EXERCISE DATA.
'''
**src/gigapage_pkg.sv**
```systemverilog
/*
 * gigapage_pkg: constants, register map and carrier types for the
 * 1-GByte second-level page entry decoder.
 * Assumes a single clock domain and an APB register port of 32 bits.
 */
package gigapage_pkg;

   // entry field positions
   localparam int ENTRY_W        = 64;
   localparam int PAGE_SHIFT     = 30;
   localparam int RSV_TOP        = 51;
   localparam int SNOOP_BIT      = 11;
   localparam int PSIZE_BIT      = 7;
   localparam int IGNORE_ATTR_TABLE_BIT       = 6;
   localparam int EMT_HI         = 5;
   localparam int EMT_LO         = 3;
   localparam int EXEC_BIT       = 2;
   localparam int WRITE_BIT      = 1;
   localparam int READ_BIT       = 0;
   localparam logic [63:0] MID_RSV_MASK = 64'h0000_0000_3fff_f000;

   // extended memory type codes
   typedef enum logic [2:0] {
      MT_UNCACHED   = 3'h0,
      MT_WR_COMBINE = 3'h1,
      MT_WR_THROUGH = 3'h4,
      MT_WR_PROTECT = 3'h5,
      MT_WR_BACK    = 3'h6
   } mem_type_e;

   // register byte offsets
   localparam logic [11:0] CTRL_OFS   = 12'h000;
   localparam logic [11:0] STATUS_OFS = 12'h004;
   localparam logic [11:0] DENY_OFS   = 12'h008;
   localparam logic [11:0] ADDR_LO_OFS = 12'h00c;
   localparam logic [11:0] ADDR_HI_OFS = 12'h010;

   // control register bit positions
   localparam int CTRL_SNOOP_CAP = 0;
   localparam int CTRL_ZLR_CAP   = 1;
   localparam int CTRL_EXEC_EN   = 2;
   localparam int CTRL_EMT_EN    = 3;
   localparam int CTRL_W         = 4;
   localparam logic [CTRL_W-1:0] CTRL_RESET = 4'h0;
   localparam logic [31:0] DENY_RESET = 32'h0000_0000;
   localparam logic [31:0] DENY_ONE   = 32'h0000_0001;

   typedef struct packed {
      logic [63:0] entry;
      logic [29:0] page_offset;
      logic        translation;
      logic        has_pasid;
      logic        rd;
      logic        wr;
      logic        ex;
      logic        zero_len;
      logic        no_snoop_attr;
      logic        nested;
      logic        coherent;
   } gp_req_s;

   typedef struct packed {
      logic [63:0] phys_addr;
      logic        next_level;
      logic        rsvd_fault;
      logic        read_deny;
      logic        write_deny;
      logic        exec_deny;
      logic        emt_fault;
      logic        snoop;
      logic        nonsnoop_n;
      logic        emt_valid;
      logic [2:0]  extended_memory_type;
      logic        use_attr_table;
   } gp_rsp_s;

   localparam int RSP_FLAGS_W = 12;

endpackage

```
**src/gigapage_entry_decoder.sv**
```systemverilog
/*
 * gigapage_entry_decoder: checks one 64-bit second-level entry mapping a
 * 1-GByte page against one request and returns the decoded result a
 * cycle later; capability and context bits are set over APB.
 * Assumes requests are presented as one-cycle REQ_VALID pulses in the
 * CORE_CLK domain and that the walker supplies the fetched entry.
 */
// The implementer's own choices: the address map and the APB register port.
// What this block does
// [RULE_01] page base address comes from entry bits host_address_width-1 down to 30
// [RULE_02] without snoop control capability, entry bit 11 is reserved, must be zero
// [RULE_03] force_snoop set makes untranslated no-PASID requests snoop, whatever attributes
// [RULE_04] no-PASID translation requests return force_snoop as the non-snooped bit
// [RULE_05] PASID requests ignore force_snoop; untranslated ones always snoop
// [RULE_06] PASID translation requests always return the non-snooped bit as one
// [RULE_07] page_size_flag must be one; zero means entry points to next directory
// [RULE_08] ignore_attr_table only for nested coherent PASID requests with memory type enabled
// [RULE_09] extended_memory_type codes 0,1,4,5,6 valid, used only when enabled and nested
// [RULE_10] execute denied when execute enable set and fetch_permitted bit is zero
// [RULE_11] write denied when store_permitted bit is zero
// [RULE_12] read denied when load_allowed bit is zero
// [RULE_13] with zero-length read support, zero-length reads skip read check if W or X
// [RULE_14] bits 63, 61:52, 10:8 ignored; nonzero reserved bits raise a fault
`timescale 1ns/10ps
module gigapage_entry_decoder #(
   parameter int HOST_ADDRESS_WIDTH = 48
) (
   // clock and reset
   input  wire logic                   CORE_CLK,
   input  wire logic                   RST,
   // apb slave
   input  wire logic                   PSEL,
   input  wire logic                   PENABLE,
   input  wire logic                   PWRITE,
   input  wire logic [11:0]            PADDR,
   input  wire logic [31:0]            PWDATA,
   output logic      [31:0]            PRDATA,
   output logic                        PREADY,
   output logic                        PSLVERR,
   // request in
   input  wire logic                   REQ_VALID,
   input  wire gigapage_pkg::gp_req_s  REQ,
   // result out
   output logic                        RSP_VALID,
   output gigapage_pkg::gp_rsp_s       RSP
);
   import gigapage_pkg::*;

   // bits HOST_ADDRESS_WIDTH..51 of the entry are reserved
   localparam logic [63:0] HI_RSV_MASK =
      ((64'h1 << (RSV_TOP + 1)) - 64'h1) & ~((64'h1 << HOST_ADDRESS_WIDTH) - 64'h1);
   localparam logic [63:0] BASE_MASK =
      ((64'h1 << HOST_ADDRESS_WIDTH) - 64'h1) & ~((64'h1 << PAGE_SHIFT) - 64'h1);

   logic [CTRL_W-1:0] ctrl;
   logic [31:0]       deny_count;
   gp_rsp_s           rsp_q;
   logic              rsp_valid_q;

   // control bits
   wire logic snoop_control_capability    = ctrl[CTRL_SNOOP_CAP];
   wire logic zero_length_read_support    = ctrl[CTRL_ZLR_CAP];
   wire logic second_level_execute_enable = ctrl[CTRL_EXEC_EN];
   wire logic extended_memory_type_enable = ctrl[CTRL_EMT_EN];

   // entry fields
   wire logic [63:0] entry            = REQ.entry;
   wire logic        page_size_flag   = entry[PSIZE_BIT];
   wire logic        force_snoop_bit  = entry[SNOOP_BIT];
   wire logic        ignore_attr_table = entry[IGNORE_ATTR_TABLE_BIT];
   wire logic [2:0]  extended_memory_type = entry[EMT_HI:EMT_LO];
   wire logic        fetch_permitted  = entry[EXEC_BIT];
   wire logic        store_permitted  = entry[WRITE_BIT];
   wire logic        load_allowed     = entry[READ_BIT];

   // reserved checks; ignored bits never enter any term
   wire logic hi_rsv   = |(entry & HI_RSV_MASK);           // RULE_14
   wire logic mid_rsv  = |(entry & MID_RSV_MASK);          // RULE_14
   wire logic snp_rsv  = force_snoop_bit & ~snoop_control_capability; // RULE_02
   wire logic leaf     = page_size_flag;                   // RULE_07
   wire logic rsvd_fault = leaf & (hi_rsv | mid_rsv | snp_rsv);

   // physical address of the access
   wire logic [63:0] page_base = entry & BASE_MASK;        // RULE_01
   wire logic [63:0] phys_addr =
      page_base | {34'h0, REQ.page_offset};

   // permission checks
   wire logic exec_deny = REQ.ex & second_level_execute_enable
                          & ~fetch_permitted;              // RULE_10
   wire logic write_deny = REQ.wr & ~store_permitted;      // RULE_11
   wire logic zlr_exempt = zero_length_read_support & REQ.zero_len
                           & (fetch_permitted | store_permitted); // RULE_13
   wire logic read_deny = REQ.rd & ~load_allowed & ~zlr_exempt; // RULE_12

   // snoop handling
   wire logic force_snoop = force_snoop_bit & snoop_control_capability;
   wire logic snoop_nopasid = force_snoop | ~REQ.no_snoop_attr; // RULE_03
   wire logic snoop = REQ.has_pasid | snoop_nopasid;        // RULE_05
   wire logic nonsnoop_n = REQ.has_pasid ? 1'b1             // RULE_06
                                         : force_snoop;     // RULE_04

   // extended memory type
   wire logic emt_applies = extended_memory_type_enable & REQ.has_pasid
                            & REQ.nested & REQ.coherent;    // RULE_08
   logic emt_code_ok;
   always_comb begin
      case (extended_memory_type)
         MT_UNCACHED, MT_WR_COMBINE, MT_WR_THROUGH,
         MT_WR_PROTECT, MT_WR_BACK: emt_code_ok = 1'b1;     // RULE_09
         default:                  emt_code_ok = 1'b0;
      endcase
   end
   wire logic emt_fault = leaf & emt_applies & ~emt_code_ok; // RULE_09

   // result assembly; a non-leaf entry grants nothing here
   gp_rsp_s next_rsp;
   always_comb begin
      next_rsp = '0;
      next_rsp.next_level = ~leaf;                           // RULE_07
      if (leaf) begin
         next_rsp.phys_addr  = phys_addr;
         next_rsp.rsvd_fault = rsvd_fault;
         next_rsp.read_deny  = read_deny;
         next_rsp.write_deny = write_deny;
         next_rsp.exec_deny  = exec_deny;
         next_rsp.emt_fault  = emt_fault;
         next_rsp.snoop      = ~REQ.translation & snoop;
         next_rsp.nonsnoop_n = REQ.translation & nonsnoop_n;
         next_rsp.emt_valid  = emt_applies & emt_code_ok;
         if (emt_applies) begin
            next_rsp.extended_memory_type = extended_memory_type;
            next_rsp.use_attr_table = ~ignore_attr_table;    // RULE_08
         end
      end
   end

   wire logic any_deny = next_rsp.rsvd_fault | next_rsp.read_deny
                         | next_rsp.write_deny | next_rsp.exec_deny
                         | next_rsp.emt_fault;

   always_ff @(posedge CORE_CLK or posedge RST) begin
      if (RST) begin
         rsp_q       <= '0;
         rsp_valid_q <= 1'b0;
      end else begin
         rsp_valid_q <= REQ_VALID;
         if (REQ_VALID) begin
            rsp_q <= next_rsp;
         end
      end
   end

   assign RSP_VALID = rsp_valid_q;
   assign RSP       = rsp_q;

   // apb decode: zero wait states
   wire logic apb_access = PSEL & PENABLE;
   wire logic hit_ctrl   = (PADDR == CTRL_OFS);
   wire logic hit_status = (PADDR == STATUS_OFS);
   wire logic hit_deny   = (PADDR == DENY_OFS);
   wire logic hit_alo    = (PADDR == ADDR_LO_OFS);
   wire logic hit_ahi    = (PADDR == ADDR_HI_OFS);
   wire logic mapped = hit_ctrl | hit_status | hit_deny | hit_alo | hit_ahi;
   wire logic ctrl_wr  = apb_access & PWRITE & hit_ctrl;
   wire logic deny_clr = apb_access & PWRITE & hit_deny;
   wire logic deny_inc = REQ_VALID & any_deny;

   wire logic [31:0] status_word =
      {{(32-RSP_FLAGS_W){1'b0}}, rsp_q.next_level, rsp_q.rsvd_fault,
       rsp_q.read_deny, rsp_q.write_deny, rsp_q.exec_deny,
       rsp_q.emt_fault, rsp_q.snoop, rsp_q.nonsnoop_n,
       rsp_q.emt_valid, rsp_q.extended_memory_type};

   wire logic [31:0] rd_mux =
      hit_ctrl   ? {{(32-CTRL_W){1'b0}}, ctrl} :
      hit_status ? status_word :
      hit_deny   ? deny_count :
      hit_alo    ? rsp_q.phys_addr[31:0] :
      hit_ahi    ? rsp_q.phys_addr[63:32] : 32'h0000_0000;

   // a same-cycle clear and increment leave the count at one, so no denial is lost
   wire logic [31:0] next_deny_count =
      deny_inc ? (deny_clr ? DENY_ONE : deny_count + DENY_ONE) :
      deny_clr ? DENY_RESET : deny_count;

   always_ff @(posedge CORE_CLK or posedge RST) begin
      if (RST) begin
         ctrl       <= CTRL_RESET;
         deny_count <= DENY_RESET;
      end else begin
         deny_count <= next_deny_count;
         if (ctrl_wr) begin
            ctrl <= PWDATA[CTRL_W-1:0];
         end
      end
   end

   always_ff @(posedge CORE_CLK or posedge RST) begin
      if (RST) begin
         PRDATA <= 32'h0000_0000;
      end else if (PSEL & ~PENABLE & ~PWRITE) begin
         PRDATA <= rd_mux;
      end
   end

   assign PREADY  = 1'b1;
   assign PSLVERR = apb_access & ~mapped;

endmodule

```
'''
'''
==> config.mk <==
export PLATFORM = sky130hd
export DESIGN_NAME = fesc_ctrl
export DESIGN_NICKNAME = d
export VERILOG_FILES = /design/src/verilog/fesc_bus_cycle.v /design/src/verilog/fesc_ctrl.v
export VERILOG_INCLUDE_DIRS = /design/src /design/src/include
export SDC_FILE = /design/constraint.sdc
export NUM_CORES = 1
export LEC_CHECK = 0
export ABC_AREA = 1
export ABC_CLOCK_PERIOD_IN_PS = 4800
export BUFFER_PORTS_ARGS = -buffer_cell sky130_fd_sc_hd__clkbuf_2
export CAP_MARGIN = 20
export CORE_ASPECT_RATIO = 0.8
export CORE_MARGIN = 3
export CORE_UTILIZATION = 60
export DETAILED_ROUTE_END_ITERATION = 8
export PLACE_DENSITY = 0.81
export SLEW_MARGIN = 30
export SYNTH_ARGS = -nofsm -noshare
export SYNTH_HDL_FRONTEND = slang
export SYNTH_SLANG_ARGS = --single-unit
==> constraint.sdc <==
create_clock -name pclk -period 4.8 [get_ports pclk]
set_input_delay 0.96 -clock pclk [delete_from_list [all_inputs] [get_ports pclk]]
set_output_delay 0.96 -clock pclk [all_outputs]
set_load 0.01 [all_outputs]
'''
TASK OBJECTIVE. Tally the lines in the entries above that hold the word "register". Reply with nothing but that count.

SOLUTION FOR THIS EXERCISE. 5